(AIM OF THE EXERCISE) Search the material below for the string "synthesized" and copy each line where it appears.

- - -

--- src/rtl/pp_tree_acc_pkg.sv ---
// ---------------------------------------------------------------------------
// pp_tree_pkg
// Shared constants and helpers for the partial-product adder tree with
// accumulator (pp_tree_acc) and its per-level sub-module (pp_tree_level).
//   - DEF_* : default parameter values for the tree and accumulator
//   - calc_sw  : width of the final weighted sum
//   - calc_lvl : number of tree levels (log2 of the partial-product count)
//   - calc_iw  : input node width of a given tree level
//   - side_t   : valid/sideband bundle carried alongside the data
// ---------------------------------------------------------------------------
package pp_tree_pkg;

  localparam int DEF_NPP   = 32'sd8;
  localparam int DEF_PPW   = 32'sd18;
  localparam int DEF_SHIFT = 32'sd2;
  localparam int DEF_ACCW  = 32'sd48;

  // Valid bit plus accumulate sideband, pipelined with each sample.
  typedef struct packed {
    logic valid;
    logic en;
    logic clr;
  } side_t;

  // Width of the weighted sum: top partial product sits SHIFT*(NPP-1) up.
  function automatic int calc_sw(input int ppw, input int shift, input int npp);
    return ppw + shift * (npp - 32'sd1);
  endfunction

  // ceil(log2(npp)); npp is a power of two so this is exact.
  function automatic int calc_lvl(input int npp);
    int lvl;
    lvl = 32'sd0;
    for (int i = 0; i < 30; i++) begin
      if ((32'sd1 <<< i) < npp) begin
        lvl = lvl + 32'sd1;
      end
    end
    return lvl;
  endfunction

  // Node width entering level k: each earlier level added SHIFT*2^j bits.
  function automatic int calc_iw(input int ppw, input int shift, input int k);
    return ppw + shift * ((32'sd1 <<< k) - 32'sd1);
  endfunction

endpackage

--- src/rtl/pp_tree_acc_level.sv ---
// ---------------------------------------------------------------------------
// pp_tree_level
// One registered level of the pairwise adder tree. Node j of the output is
//   sext(din[2j]) + (sext(din[2j+1]) << STEP)
// computed in IW+STEP bits. Data registers load only on a valid sample so
// the last level holds its value between samples.
// Parameters: NODES (input node count, even), IW (input node width),
//             STEP (left shift applied to the odd node).
// Ports:
//   clk, rst              clock, synchronous active-high reset
//   in_valid/in_en/in_clr  valid and accumulate sideband of the input sample
//   din                    NODES packed signed nodes, node i at [i*IW +: IW]
//   out_valid/out_en/out_clr  registered sideband (en/clr masked by valid)
//   dout                   NODES/2 packed signed nodes of width IW+STEP
// ---------------------------------------------------------------------------
module pp_tree_level
  import pp_tree_pkg::*;
#(
  parameter int NODES = 32'sd8,
  parameter int IW    = 32'sd18,
  parameter int STEP  = 32'sd2
) (
  input  logic                                 clk,
  input  logic                                 rst,
  input  logic                                 in_valid,
  input  logic                                 in_en,
  input  logic                                 in_clr,
  input  logic [NODES*IW-1:0]                  din,
  output logic                                 out_valid,
  output logic                                 out_en,
  output logic                                 out_clr,
  output logic [(NODES/32'sd2)*(IW+STEP)-1:0]  dout
);

  localparam int OW = IW + STEP;
  localparam int NO = NODES / 32'sd2;

  logic [NO*OW-1:0] node_s;
  logic [NO*OW-1:0] dout_r;
  side_t            side_r;

  // Pairwise signed add; odd node carries the higher weight.
  always_comb begin
    node_s = '0;
    for (int j = 0; j < NO; j++) begin
      node_s[j*OW +: OW] = OW'($signed(din[(2*j)*IW +: IW]))
                         + (OW'($signed(din[(2*j+1)*IW +: IW])) <<< STEP);
    end
  end

  // Level register: sideband every cycle, data only on a valid sample.
  always_ff @(posedge clk) begin
    if (rst) begin
      side_r <= '0;
      dout_r <= '0;
    end else begin
      side_r <= {in_valid, in_valid & in_en, in_valid & in_clr};
      if (in_valid) begin
        dout_r <= node_s;
      end
    end
  end

  assign out_valid = side_r.valid;
  assign out_en    = side_r.en;
  assign out_clr   = side_r.clr;
  assign dout      = dout_r;

endmodule

--- src/rtl/pp_tree_acc.sv ---
// ---------------------------------------------------------------------------
// pp_tree_acc
// Pipelined weighted sum of NPP signed partial products followed by a
// signed running accumulator.
//   sum = sum_i pp[i] * 2^(SHIFT*i), one register per tree level
//   (latency LVL cycles, one sample per cycle). The accumulator updates one
//   cycle after out_valid under control of the pipelined acc_en/acc_clr.
// Optional feature macro: PP_TREE_ACC_SAT_EN -- when defined the accumulator
//   clamps to the signed extreme on overflow; otherwise it wraps.
// Parameters: NPP (power of two, 2..16), PPW, SHIFT, ACCW (>= SW).
// Ports:
//   clk        clock (rising edge)
//   rst        synchronous active-high reset
//   in_valid   pp holds a valid sample set
//   pp         NPP packed signed partial products, pp[i] at [i*PPW +: PPW]
//   acc_en     add this sample's sum into the accumulator
//   acc_clr    restart the accumulator from this sample (sum or 0)
//   out_valid  sum valid this cycle
//   sum        signed weighted sum, SW bits, held while out_valid=0
//   acc_valid  acc updated this cycle
//   acc        signed running accumulator, ACCW bits
//   ovf        sticky accumulator overflow flag
// ---------------------------------------------------------------------------
module pp_tree_acc
  import pp_tree_pkg::*;
#(
  parameter  int NPP   = DEF_NPP,
  parameter  int PPW   = DEF_PPW,
  parameter  int SHIFT = DEF_SHIFT,
  parameter  int ACCW  = DEF_ACCW,
  localparam int SW    = calc_sw(PPW, SHIFT, NPP),
  localparam int LVL   = calc_lvl(NPP)
) (
  input  logic              clk,
  input  logic              rst,
  input  logic              in_valid,
  input  logic [NPP*PPW-1:0] pp,
  input  logic              acc_en,
  input  logic              acc_clr,
  output logic              out_valid,
  output logic [SW-1:0]     sum,
  output logic              acc_valid,
  output logic [ACCW-1:0]   acc,
  output logic              ovf
);

  // Elaboration-time parameter sanity.
  if ((NPP < 32'sd2) || (NPP > 32'sd16) || ((NPP & (NPP - 32'sd1)) != 32'sd0)) begin : g_bad_npp
    $error("pp_tree_acc: NPP must be a power of two in 2..16");
  end
  if (ACCW < SW) begin : g_bad_accw
    $error("pp_tree_acc: ACCW must be at least SW");
  end

  // ------------------------------------------------------------------------
  // Adder tree: level k halves the node count and widens by SHIFT*2^k.
  // ------------------------------------------------------------------------
  for (genvar k = 0; k < LVL; k++) begin : g_lvl
    localparam int NODES = NPP >>> k;
    localparam int IW    = calc_iw(PPW, SHIFT, k);
    localparam int STEP  = SHIFT <<< k;
    localparam int OW    = IW + STEP;

    logic [NODES*IW-1:0]           din_s;
    logic                          vin_s;
    logic                          ein_s;
    logic                          cin_s;
    logic [(NODES/32'sd2)*OW-1:0]  dout_s;
    logic                          vout_s;
    logic                          eout_s;
    logic                          cout_s;

    if (k == 0) begin : g_src
      assign din_s = pp;
      assign vin_s = in_valid;
      assign ein_s = acc_en;
      assign cin_s = acc_clr;
    end else begin : g_chain
      assign din_s = g_lvl[k-1].dout_s;
      assign vin_s = g_lvl[k-1].vout_s;
      assign ein_s = g_lvl[k-1].eout_s;
      assign cin_s = g_lvl[k-1].cout_s;
    end

    pp_tree_level #(
      .NODES (NODES),
      .IW    (IW),
      .STEP  (STEP)
    ) u_level (
      .clk       (clk),
      .rst       (rst),
      .in_valid  (vin_s),
      .in_en     (ein_s),
      .in_clr    (cin_s),
      .din       (din_s),
      .out_valid (vout_s),
      .out_en    (eout_s),
      .out_clr   (cout_s),
      .dout      (dout_s)
    );
  end

  logic          sum_valid_s;
  logic          sum_en_s;
  logic          sum_clr_s;
  logic [SW-1:0] sum_s;

  assign sum_valid_s = g_lvl[LVL-1].vout_s;
  assign sum_en_s    = g_lvl[LVL-1].eout_s;
  assign sum_clr_s   = g_lvl[LVL-1].cout_s;
  assign sum_s       = g_lvl[LVL-1].dout_s;

  // ------------------------------------------------------------------------
  // Accumulator stage
  // ------------------------------------------------------------------------
  logic signed [ACCW-1:0] acc_r;
  logic                   ovf_r;
  logic                   acc_valid_r;
  logic signed [ACCW-1:0] sum_ext_s;
  logic signed [ACCW-1:0] add_s;
  logic signed [ACCW-1:0] acc_add_s;
  logic                   add_ovf_s;

  // Signed add with overflow detect; overflow only when both operands
  // share a sign and the result sign differs.
  always_comb begin
    sum_ext_s = ACCW'($signed(sum_s));
    add_s     = acc_r + sum_ext_s;
    add_ovf_s = (acc_r[ACCW-1] == sum_ext_s[ACCW-1]) &&
                (add_s[ACCW-1] != acc_r[ACCW-1]);
`ifdef PP_TREE_ACC_SAT_EN
    if (add_ovf_s) begin
      if (acc_r[ACCW-1]) begin
        acc_add_s = {1'b1, {(ACCW-1){1'b0}}};
      end else begin
        acc_add_s = {1'b0, {(ACCW-1){1'b1}}};
      end
    end else begin
      acc_add_s = add_s;
    end
`else
    acc_add_s = add_s;
`endif
  end

  // Accumulator update one cycle after the sum leaves the tree.
  always_ff @(posedge clk) begin
    if (rst) begin
      acc_r       <= '0;
      ovf_r       <= 1'b0;
      acc_valid_r <= 1'b0;
    end else begin
      acc_valid_r <= sum_valid_s & (sum_en_s | sum_clr_s);
      if (sum_valid_s) begin
        case ({sum_clr_s, sum_en_s})
          2'b11: begin
            acc_r <= sum_ext_s;
            ovf_r <= 1'b0;
          end
          2'b10: begin
            acc_r <= '0;
            ovf_r <= 1'b0;
          end
          2'b01: begin
            acc_r <= acc_add_s;
            ovf_r <= ovf_r | add_ovf_s;
          end
          default: begin
            acc_r <= acc_r;
            ovf_r <= ovf_r;
          end
        endcase
      end
    end
  end

  assign out_valid = sum_valid_s;
  assign sum       = sum_s;
  assign acc_valid = acc_valid_r;
  assign acc       = acc_r;
  assign ovf       = ovf_r;

endmodule

--- config.mk ---
export PLATFORM = sky130hd
export DESIGN_NAME = pp_tree_acc
export DESIGN_NICKNAME = d
export VERILOG_FILES = /design/src/rtl/pp_tree_acc_pkg.sv /design/src/rtl/pp_tree_acc_level.sv /design/src/rtl/pp_tree_acc.sv
export SDC_FILE = /design/constraint.sdc
export NUM_CORES = 1
export LEC_CHECK = 0
export ABC_AREA = 1
export CAP_MARGIN = 30
export CORE_MARGIN = 1
export CORE_UTILIZATION = 35
export CTS_BUF_LIST = sky130_fd_sc_hd__clkbuf_4 sky130_fd_sc_hd__clkbuf_8
export CTS_CLUSTER_SIZE = 25
export DETAILED_ROUTE_END_ITERATION = 6
export PLACE_DENSITY = 0.56
export SYNTH_ARGS = -nofsm -noshare
export SYNTH_HDL_FRONTEND = slang
export SYNTH_SLANG_ARGS = --single-unit
export TNS_END_PERCENT = 30
--- constraint.sdc ---
create_clock -name clk -period 3.85 [get_ports clk]
set_clock_uncertainty 0.2 [all_clocks]
set_input_delay 0.77 -clock clk [delete_from_list [all_inputs] [get_ports clk]]
set_output_delay 0.77 -clock clk [all_outputs]
set_load 0.02 [all_outputs]
* Yosys cells after proc, flatten, opt, wreduce, memory -nomap -nowiden *
Index checks and enable logic that the tools add are counted.
W data, S select, Z words.

word-level totals
  flip-flop bits (word level) = 219
  input port bits = 149
  word-level logic and storage cells = 45
  output and inout port bits = 83

cells by class
  equality and inequality tests = 5
  reduce and logical (&&, ||, !) cells = 6
  muxes and demuxes = 2
  bitwise logic cells = 9
  $add $sub $neg = 8

operator list
  cell                  count
  $pmux W48 S3          1
  $add A18 B20 Y20      4
  $add A20 B24 Y24      2
  $add A48 B32 Y48      1
  $add A24 B32 Y32      1
  $and A1 B1 Y1         7
  $eq A2 B2 Y1 const B  2
  $reduce_and A2 Y1     2
  $reduce_bool A3 Y1    1
  $eq A2 B1 Y1 const B  1
  $or A1 B1 Y1          2
  $pmux W1 S2           1
  $reduce_bool A2 Y1    1
  $reduce_or A2 Y1      1
  $eq A1 B1 Y1          1
  $logic_and A1 B1 Y1   1
  $ne A1 B1 Y1          1

* Depth between registers and ports, before layout *
Gate-level depths: netlist (run 1).

  word-level depth = 5
  depth in mapped cells = 14
  depth with buffers taken out = 14

* Modules after synthesis *
From an unflattened synthesis (run 1), not the netlist that was laid out.

second synthesis, totals
  cell total of the unflattened synthesis = 3480
  area total of the unflattened synthesis = 20364.5 um^2

by module, submodules not included
  module                            sequential area each (um^2)  cells an instance  instances  area each (um^2)
  pp_tree_level (g_lvl[0].u_level)  1661.6                       1145               1          6998.0
  pp_tree_acc                       1001.0                       1146               1          6239.7
  pp_tree_level (g_lvl[1].u_level)  1021.0                       683                1          4166.5
  pp_tree_level (g_lvl[2].u_level)  700.7                        506                1          2960.3

* Least setup slack after synthesis (run 1) *
Ideal clock, no wire load.

  path type = input-to-reg
  from = input pp[74]
  to = register g_lvl[0].u_level.dout_r[58]
  arrival time = 2203 ps
  cell stages on the path = 11
  setup time = 109 ps
  slack = 1338 ps
  path buffers = 0
  required time = 3541 ps
  cell sequence = ha_1 inv_1 fa_1 o21ai_0 nand3_1 nand3_1 a21oi_1 xor2_1 nand2_1 nand2_1 inv_1

on the way
  cells in the longest elaborated chain, start to end = 1

ends and longest elaborated chain
  what                  line                     RTL
  from (decl)           pp_tree_acc.sv:37        input logic [NPP*PPW-1:0] pp,
  $add A18 B20 Y20      pp_tree_acc_level.sv:47  + (OW'($signed(din[(2*j+1)*IW +: IW])) <<< STEP);
  to (signal assigned)  pp_tree_acc_level.sv:59  dout_r <= node_s;
  to (decl)             pp_tree_acc_level.sv:39  logic [NO*OW-1:0] dout_r;

Every way passes these cells.
A chain may end at the register's enable or synchronous reset.

* Final worst setup path (run 1) *
  from = register g_lvl[2].u_level.dout_r[31]
  to = output sum[31]

RTL lines
  what                    line                     RTL
  from (decl)             pp_tree_acc_level.sv:39
  from (signal assigned)  pp_tree_acc_level.sv:59
  to (decl)               pp_tree_acc.sv:41        output logic [SW-1:0] sum,

No word-level cell between the ends.

==> results.md, run 1 <==
- In this run the horizontal extent of the chip is 236 µm.
- The layer flagged by global routing as most heavily used is met2.
- Summed over all nets, the switching power comes to 2.26 mW.
- The first global-routing pass estimated 100 mm of wire.
- The DRC marker count from the first detailed-route iteration is 1056.
- Traced cell by cell, the critical path runs through buf_16 -> clkdlybuf4s50_1.
- The startpoint identified for the worst hold timing path is rst.
- The cell taking the most area after synthesis is sky130_fd_sc_hd__dfxtp_1.
- CTS built an H-tree with a depth of 2.
- The largest individual stage delay along the critical path comes from the cell sky130_fd_sc_hd__clkdlybuf4s50_1.
- The most common cell after layout, fill and taps aside is sky130_fd_sc_hd__nand2_1.
- In the layout the commonest cells are sky130_fd_sc_hd__nand2_1 (724), sky130_fd_sc_hd__inv_1 (480), sky130_fd_sc_hd__nor2_1 (434).
- Once the clock tree was built, the resizer swapped 0 gates to a different size.
- The sum of negative setup slack is 0 ns.
- The biggest cell delay along the critical path is 0.62 ns.
- Data on the critical path is required at its endpoint by 2.88 ns.
- The cell count after synthesis is 3183.
- The number of buffers added on ports is 231.
- The total leakage power is 11.8 nW.
- Across every metal layer, demand over resource in global routing totals 21.8%.
- Dividing the detail-routed wire length by the instance count gives 14.7 µm.
- The count of non-filler cells in the finished layout is 4134.
- The total grt overflow is 0.
- The reg-to-reg critical path startpoint is g_lvl[2].u_level.dout[0].
- The critical path's top delay family is buffers and inverters.
- The clock network power share is 37.4%.
- The portion of the post-synthesis area used by sequential elements is 22.8%.
- The count of flip-flops with a built-in enable after synthesis is 0.
- The growth of design area from synthesis to finish is 21.0%.
- The count of endpoints failing hold in the final timing report was 0.
- The global placer's final weighted congestion is 0.948.
- Per report_power, the combinational group accounts for 25.6% of the total.
- The per-instance average area after synthesis is 6.04 µm².
- The worst setup path is captured at an output port.
- The kind of path behind the tightest hold check is in2reg.
- The worst-margin pin slew is 0.885 ns.
- The buffer cell driving the clock tree root is sky130_fd_sc_hd__clkbuf_8.
- In this run the vertical extent of the chip is 236 µm.
- Clock-pin slew was measured on the worst setup and hold paths at 0.06 ns.
- The power density of the placed cells is 293 mW/mm².
- Among all flip-flop cells after synthesis, the most frequent one is sky130_fd_sc_hd__dfxtp_1.
- The clock sink total is 219.
- The met1 track utilization from global routing is 28.1%.
- The global routing usage on met2 is 37.5%.
- Setup repair after global routing left no endpoint under its margin.
- The TritonCTS clock tree is built.
- The post-detailed-route count of antenna-violating nets is 0.
- The peak supply drop is 200 µV.
- The critical path is of the reg2out type.
- The number of buffers and inverters on the critical path is 2.
- Net switching is 33.2% of the power.
- The later pin in the worst-skew pair is clocked with a latency of 0.62 ns.
- The post-detailed-routing wire length is 60.7 mm.
- The antenna diode count is 0.
- The number of primary I/O pins is 232.
- The number of different library cells in the post-synthesis netlist is 43.
- In the post-synthesis netlist, the biggest area contributors are sky130_fd_sc_hd__dfxtp_1 (23%), sky130_fd_sc_hd__nand2_1 (14%), sky130_fd_sc_hd__ha_1 (12%).
- The number of antenna violations at the first check in global routing is 1.
- The global routing usage on met3 is 2.83%.
- The final clock period utilization by the worst path is 77.0%.
- Clock tree synthesis inserted a total of 43 buffers.
- No sink is reached through more buffers than the 3 on the longest clock path.
- For this design, the CTS-stage hold fixing added 0 buffers.
- The synthesized netlist occupies a cell area of 0.0192 mm².
- The relative slew slack is 40.9%.
- The maximum operating frequency is 337 MHz.
- Entering global routing, the biggest net connects 71 pins.
- In the routed layout, each cell is associated on average with a via count of 4.89.
- The proportion of layout cells with a drive suffix above 1 is 5.70%.
- The routed design could run at a clock period as short as 2.96 ns.
- The initial utilization of the core area, before any placement, comes to 35.6%.
- Per report_power, the sequential group accounts for 37.0% of the total.
- The signal arrival time at the worst endpoint is 1.99 ns.
- The count of final setup violators is 0.
- The flow ran to the end, and the final reports show no timing, DRC or antenna violations.
- The die covers 0.0559 mm².
- The via count of the first global-routing pass is 19532.
- The internal power component is 4.55 mW.
- The total nets after synthesis is 3518.
- The total number of vias is 20208.
- The number of nets at the end of the flow is 3738.
- The flop and latch count out of synthesis is 219.
- The number of maximum-capacitance violations is 0.
- Tracing the worst setup path back leads to its startpoint at g_lvl[2].u_level.dout[31].
- The number of fillers in the final layout is 5959.
- For this run, design rule violations remaining after detail routing come to 0.
- The number of placed instances, taps included is 4054.
- In this run the standard cell core region covers 0.0540 mm².
- The top cell type by area accounts for 22.8% of the synthesized area.
- The share of flip-flops with an asynchronous set or reset after synthesis is 0%.
- After clock tree synthesis, the setup repair step added 0 buffers.
- The highest fanout seen on the critical path is 19.
- The standard-cell row count is 85.
- STA classifies the critical path startpoint as a register.
- The first detailed-routing pass ran for 5 iterations.
- During synthesis, Yosys emitted a total of 0 warnings.
- The max-slew violation count came to 0.
- The detailed placer's ending HPWL is 48.9 mm.
[cell type report]
cell class,count,area (µm²),share of cell area [%]
multi-input combinational,2398,12700,54.7
sequential,219,4390,18.9
timing repair buffer,249,2490,10.7
inverter,492,1850,7.94
tap,696,871,3.74
clock buffer,67,860,3.69
clock inverter,13,90.1,0.387
[logic make-up (layout without fill, tap and decap cells)]
family | count (synthesis) | in the layout | share of synthesized area, %
xor gates and xnor gates | 63 | 63 | 2.87
AOI/OAI and AO/OA | 629 | 629 | 17.8
DFF | 219 | 219 | 22.8
and+or+nand+nor | 1520 | 1520 | 33.0
adders and majority gates | 186 | 186 | 12.4
buffers and inverters | 566 | 821 | 11.1
[power groups by stage]
| stage | combinational, mW | clock [mW] | sequential, mW |
|---|---|---|---|
| floorplan | 1.18 | 0 | 2.54 |
| global placement | 1.73 | 0 | 2.57 |
| detailed placement | 1.73 | 0 | 2.57 |
| CTS | 1.75 | 2.65 | 2.52 |
| global route | 1.99 | 2.76 | 2.54 |
| finish | 1.74 | 2.55 | 2.52 |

- - -

(EXERCISE RESULT)
- The synthesized netlist occupies a cell area of 0.0192 mm².
- The top cell type by area accounts for 22.8% of the synthesized area.
family | count (synthesis) | in the layout | share of synthesized area, %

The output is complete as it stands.